Problem requirements
List each line of the data in which the string "Moore" appears.

════

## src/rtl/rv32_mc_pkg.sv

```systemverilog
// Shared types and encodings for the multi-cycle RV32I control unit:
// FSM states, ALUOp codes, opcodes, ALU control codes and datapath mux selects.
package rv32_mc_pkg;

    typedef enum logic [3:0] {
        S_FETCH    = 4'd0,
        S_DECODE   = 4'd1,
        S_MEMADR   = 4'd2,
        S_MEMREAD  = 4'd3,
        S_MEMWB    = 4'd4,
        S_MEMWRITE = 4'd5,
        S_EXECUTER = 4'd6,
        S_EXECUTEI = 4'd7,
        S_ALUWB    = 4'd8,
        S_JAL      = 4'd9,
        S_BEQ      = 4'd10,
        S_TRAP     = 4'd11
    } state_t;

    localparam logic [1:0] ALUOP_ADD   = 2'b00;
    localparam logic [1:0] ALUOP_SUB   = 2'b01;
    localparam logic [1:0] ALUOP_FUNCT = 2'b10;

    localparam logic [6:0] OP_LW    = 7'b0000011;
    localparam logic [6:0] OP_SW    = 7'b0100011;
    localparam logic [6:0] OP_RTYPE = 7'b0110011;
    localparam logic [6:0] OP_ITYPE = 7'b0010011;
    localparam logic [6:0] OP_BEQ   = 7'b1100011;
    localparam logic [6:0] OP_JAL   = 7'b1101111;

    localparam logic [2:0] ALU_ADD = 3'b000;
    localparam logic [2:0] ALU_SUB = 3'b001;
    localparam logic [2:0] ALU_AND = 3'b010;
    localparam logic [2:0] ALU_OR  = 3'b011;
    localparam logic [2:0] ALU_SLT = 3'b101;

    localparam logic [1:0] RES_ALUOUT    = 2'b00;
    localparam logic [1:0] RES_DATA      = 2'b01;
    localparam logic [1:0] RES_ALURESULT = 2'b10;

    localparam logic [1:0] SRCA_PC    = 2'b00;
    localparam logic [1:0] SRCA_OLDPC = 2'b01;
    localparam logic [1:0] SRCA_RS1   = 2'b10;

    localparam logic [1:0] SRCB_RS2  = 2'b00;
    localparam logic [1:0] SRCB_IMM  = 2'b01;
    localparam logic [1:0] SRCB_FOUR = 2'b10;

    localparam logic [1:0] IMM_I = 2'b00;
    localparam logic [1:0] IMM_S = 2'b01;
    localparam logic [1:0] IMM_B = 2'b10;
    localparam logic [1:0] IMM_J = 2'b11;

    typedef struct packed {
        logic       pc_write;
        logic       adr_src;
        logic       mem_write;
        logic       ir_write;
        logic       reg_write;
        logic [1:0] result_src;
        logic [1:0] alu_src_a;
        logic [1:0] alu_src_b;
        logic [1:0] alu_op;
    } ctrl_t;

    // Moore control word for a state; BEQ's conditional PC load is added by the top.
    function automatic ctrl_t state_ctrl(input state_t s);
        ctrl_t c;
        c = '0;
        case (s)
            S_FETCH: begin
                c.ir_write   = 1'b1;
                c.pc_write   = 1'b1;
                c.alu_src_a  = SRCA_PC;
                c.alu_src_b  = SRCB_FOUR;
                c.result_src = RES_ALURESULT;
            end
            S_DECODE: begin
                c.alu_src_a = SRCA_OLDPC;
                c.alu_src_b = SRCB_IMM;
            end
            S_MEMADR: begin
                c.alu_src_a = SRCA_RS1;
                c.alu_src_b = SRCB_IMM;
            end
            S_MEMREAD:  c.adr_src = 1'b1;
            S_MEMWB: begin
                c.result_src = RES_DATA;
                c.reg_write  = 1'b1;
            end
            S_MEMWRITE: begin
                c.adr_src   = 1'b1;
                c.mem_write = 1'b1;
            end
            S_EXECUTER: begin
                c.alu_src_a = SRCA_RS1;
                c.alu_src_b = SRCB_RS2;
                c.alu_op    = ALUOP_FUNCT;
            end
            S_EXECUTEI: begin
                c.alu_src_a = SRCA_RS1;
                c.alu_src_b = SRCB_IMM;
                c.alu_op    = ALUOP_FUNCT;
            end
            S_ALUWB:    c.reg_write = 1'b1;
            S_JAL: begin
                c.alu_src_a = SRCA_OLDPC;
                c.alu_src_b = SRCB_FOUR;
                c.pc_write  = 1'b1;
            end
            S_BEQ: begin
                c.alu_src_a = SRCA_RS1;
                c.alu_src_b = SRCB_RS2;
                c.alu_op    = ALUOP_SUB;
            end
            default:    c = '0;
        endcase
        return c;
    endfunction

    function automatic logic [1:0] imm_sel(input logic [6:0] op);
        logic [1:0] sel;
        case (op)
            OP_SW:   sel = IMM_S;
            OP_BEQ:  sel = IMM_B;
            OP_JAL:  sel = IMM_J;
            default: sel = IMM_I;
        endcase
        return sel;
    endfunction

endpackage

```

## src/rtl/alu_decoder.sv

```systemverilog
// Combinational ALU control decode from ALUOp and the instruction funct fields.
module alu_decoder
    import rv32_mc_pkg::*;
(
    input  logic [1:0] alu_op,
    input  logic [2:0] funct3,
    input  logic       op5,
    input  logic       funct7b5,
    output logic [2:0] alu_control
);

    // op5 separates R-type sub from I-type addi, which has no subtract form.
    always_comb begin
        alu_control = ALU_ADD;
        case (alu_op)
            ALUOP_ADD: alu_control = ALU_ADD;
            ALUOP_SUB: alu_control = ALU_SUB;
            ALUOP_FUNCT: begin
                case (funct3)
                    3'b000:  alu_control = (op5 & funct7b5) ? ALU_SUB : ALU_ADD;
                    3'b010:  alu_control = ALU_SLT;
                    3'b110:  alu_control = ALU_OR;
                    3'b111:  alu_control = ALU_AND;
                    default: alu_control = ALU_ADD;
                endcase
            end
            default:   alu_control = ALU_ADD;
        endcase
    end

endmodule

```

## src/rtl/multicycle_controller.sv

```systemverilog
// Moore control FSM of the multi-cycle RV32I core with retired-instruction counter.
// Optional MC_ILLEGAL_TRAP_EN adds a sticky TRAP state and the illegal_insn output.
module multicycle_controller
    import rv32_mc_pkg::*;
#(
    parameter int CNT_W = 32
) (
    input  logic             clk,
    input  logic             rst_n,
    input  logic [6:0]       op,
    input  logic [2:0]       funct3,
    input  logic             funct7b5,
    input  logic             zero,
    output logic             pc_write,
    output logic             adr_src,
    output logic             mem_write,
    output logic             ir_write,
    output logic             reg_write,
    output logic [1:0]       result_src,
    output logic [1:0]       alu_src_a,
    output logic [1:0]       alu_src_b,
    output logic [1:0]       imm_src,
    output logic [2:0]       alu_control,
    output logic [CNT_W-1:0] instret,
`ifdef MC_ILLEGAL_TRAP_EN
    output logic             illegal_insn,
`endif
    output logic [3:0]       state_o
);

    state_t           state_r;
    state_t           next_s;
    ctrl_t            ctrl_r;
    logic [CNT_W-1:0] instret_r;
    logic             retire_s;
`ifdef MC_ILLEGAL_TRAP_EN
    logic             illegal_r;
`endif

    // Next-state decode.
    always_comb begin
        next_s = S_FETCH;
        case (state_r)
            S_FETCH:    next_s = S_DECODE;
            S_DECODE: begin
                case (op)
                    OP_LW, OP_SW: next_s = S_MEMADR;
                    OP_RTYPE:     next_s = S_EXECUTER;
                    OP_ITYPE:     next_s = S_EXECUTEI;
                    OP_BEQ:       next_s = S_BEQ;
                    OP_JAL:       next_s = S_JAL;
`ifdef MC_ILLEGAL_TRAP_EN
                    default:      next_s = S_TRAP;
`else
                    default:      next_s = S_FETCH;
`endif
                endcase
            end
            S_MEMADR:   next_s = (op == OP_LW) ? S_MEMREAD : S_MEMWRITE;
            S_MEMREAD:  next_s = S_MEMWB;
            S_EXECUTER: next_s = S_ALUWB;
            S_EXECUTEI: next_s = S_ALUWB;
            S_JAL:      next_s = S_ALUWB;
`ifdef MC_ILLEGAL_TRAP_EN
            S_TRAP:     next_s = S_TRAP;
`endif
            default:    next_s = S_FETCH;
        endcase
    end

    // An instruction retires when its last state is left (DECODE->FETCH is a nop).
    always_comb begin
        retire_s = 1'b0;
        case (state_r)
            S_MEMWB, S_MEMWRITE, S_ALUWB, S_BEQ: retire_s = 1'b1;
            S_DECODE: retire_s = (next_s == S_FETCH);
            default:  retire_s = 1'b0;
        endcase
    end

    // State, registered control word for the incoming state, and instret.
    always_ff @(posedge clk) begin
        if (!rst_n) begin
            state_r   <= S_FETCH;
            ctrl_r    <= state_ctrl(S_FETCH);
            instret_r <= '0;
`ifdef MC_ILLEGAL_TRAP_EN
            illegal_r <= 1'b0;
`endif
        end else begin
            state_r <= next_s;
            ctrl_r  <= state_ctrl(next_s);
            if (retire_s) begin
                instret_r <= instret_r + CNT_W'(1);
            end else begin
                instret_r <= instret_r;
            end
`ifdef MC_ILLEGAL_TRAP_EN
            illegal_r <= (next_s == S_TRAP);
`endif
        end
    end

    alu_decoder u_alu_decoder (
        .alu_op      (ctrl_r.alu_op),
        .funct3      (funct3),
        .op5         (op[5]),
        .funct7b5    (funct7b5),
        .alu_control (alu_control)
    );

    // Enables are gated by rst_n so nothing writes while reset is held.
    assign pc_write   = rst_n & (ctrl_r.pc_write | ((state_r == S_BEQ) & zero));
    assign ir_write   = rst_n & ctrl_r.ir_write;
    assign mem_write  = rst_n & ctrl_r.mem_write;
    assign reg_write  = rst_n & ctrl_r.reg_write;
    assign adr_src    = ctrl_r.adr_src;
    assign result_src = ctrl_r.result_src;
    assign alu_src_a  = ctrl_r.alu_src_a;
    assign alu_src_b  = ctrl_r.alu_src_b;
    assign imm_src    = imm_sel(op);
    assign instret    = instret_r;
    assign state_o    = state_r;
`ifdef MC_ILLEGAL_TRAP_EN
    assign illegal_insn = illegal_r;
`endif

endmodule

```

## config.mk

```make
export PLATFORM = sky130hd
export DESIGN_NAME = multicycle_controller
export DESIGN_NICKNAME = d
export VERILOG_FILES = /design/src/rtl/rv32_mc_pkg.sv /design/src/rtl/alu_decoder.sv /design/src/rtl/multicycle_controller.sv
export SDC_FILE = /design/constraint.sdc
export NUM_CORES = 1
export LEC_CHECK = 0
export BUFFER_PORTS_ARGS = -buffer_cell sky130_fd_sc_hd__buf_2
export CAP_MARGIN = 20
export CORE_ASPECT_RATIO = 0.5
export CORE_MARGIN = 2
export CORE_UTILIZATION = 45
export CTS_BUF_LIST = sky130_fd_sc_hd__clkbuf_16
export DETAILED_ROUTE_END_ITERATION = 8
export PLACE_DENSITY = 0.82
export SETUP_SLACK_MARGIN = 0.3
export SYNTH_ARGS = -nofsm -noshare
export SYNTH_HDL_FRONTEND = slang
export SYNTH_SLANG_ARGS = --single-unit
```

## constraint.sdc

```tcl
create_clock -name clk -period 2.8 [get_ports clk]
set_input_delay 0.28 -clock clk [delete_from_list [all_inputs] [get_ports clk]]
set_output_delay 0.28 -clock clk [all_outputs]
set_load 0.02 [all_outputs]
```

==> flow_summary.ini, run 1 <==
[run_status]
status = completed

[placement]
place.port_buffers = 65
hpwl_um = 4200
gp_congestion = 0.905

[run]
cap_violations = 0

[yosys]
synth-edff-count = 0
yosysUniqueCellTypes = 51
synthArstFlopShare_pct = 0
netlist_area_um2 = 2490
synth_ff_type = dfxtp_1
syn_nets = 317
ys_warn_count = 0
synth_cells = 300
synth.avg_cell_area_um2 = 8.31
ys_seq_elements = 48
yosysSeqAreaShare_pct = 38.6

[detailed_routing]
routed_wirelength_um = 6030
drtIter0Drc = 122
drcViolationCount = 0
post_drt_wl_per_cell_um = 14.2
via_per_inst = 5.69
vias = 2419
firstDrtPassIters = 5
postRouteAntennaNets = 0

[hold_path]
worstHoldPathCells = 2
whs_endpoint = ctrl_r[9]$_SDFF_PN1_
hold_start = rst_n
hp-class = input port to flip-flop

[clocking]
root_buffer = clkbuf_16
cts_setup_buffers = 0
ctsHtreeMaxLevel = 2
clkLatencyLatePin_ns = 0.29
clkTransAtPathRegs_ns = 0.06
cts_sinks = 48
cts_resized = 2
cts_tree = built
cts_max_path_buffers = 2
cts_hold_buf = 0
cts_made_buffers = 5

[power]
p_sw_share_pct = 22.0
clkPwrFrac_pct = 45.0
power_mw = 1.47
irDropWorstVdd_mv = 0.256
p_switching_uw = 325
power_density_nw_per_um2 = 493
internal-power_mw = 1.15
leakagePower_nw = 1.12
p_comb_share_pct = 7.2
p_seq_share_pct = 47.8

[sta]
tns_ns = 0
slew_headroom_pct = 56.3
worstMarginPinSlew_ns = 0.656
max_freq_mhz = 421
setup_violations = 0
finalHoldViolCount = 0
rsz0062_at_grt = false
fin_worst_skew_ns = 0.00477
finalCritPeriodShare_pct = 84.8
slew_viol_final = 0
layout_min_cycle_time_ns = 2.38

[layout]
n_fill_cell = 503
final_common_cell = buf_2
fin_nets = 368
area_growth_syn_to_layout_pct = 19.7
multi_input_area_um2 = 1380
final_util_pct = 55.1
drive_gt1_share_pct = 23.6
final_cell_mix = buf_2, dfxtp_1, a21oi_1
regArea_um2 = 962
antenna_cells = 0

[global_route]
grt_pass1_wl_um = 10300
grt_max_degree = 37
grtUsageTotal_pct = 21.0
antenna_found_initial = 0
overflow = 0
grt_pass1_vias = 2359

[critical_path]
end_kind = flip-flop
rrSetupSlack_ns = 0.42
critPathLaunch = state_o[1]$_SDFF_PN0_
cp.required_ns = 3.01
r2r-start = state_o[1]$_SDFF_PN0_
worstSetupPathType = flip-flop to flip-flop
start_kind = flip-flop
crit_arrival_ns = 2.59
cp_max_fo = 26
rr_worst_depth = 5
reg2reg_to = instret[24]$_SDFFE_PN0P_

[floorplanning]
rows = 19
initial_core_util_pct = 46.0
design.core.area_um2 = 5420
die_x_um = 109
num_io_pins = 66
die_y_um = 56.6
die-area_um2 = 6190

════

Output of the exercise
    // Moore control word for a state; BEQ's conditional PC load is added by the top.
// Moore control FSM of the multi-cycle RV32I core with retired-instruction counter.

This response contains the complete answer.